You started while students loved reading books and cherished them, whereas the generation that’s in college love the unconventional and with Covid 19 as online classrooms. What are the key decision points in XIME’s history where you’ve ensured the fabric of XIME’s uniqueness is ensured but adaptation to external factors have been taken care of?
It is obvious that technology has to penetrate the education system and education management. But since we are also concerned about developing the student’s domain knowledge and insights and the right kind of perspective to operate in an extremely competitive environment, the ‘Book’ is still an aid in achieving these objectives. Of course, Google is there for quick answers. But in developing the intellectual sinews or the kind of generalized perspective that is expected of a good business student, extensive reading is a must – Sloan’s ' My years with General Motors ' or ‘Practice of Management’ by Drucker or ‘Good to Great’ of Jim Collins, or ‘In search of Excellence’ of Peters and Walterman and even going back to McGregor’s – ‘Human Side of Enterprise’ will bring to the student a different perspective.
In management, we are in a game of intellectual agility, where “awareness of outside reality” is critical (Drucker). So to my mind, even granting AI’s considerable impact on the way we manage in the future, there is no replacement for the brain or the value system that we should uphold. Your imagination, creativity and agility have no limit. I still think that the Library in a business school must stay as the heart of the operation. And I would like to see our students emerging as combative, competitive and conscientious in a wholesomely creative sense.

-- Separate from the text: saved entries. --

v6:
// top_module
module top_module (
    input clk,
    input rst,
    output [18:0] imem_addr,               
    input  [18:0] imem_rdata,              
    output [8:0]  dmem_addr,               
    input  [18:0] dmem_rdata,              
    output [18:0] dmem_wdata,              
    output        dmem_we,                 
    output        halt                     
);
For scale: about 390 flip-flops, about 89 I/O pins.
make LEC_CHECK=0 CAP_MARGIN=20 CORE_MARGIN=2 CORE_UTILIZATION=58 CTS_CLUSTER_SIZE=40 SETUP_SLACK_MARGIN=2.49 SLEW_MARGIN=20 finish   # period 16.5 ns
run.sh (not shown) runs the stock make flow with config.mk's settings and CLKGATE_MAP_FILE=.
The flow for v6 finished, though final verification flagged setup timing.
Input-level comparison between v7 and v6:
- CTS_CLUSTER_SIZE removed (was 40)
- SETUP_SLACK_MARGIN removed (was 2.49)
- CORE_UTILIZATION changed from 58 to 38
- the clock period (ns, I/O delays scaled along) changed from 16.5 to 38.0
## What came out
Delta (v7 minus v6): layout buffering overhead excluding clock cells lost 8.6 points, global-route usage fell by 19 points, number of optimization iterations in the first detailed-route pass decreased by 2 relative to the old numbers.
v7 ended with every stage complete and zero timing, DRC or antenna violations.
NOTE: via count in v7 falls short of that of v6
Compared with v6, in v7 setup slack climbed 22.92 ns, cell area dropped 9.9%, post-route fraction of the period consumed by the critical path dropped 140 points.

* * *

top_module again, from the RTL that the note above started with.
==> flow/config.mk <==
export PLATFORM = sky130hd
export DESIGN_NAME = top_module
export DESIGN_NICKNAME = top_module
export VERILOG_FILES = /design/flow/design.v
export SDC_FILE = /design/flow/constraint.sdc
export NUM_CORES = 4
export LEC_CHECK = 0
export ABC_AREA = 1
export CAP_MARGIN = 20
export CORE_ASPECT_RATIO = 0.81
export CORE_MARGIN = 2
export CORE_UTILIZATION = 58
export GPL_ROUTABILITY_DRIVEN = 1
export MAX_ROUTING_LAYER = met5
export SETUP_SLACK_MARGIN = -0.77
export SLEW_MARGIN = 20
==> flow/constraint.sdc <==
create_clock -name core_clock -period 38.8 [get_ports {clk}]
set_input_delay 7.7600 -clock core_clock [delete_from_list [all_inputs] [get_ports {clk}]]
set_output_delay 7.7600 -clock core_clock [all_outputs]
set_load 0.01 [all_outputs]
Rerun with:
Settings changed: ABC_AREA 1 to default, CORE_ASPECT_RATIO 0.81 to default, CORE_UTILIZATION 58 to 59, GPL_ROUTABILITY_DRIVEN 1 to default, MAX_ROUTING_LAYER met5 to default, SETUP_SLACK_MARGIN -0.77 to default.
Clock period 38.8 ns to 21.2 ns, I/O delays scaled along.
Effect: The new run ran to the end with violations: negative setup slack. First-iteration DRC count climbs by well over a third. Worst setup slack got worse by 18 ns. Maximum frequency drops slightly. Core utilization climbs by 15 points. Flip-flop count stays the same. Cell area climbs by about a fifth. Wire length climbs by about a fifth.
Rerun with:
Settings changed: ABC_AREA from default to 1, CORE_UTILIZATION 59 to 64, CTS_CLUSTER_SIZE from default to 96.
Clock period 21.2 ns to 11.8 ns, I/O delays scaled along.
=>
- This time the run stopped in global routing, error GRT-0232
- synthesized area goes down slightly
- synthesized cell count goes up by about a fifth
- die area goes down by a little under a tenth
Rerun with:
Settings changed: ABC_AREA 1 to default, CORE_UTILIZATION 64 to 53, CTS_CLUSTER_SIZE 96 to default.
Clock period 11.8 ns to 16.5 ns, I/O delays scaled along.
Effect:
- With this change the flow finished but failed the layout checks on negative setup slack
- synthesized area climbs by 0.53%
- die size went up by 21%
- synthesized cell count goes down by 16%
Rerun with:
Settings changed: CORE_UTILIZATION 53 to 40.
Clock period 16.5 ns to 38.5 ns, I/O delays scaled along.
The new run finished clean.
Final area shrinks by about a fifth.
Sequential cell count does not change.
Global-route usage shrinks by 13 points.
Non-clock buffer count fell by 965.
Via count shrinks by roughly a tenth.
Synthesized area does not change.
Wire length came out lower by a few percent.
Fmax shrinks slightly.
Rerun with:
Settings changed: CORE_MARGIN 2 to 3, CORE_UTILIZATION 40 to 53, CTS_CLUSTER_DIAMETER from default to 370, GPL_TIMING_DRIVEN from default to 0, HOLD_SLACK_MARGIN from default to -0.02, MAX_ROUTING_LAYER from default to met5, MIN_ROUTING_LAYER from default to met2, PLACE_DENSITY from default to 0.71, SLEW_MARGIN 20 to 40.
Outcome:
- The changed run failed in global routing (GRT-0116)
- area after synthesis does not change
- die area went down by 23%
- synthesized cell count is unchanged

“The woods are lovely, dark and deep,
But I have promises to keep,
And miles to go before I sleep,
And miles to go before I sleep.”
are the concluding lines of one of the poems by Robert Frost. Sir, what are the milestones that you are still pursuing to achieve and inspire the XIME cult ?
Firstly, I would like to see the value of excellence permeating deeper into XIME Institutions. And for the country, to see further liberalization of management education as it is seen in every sector of the Indian economy.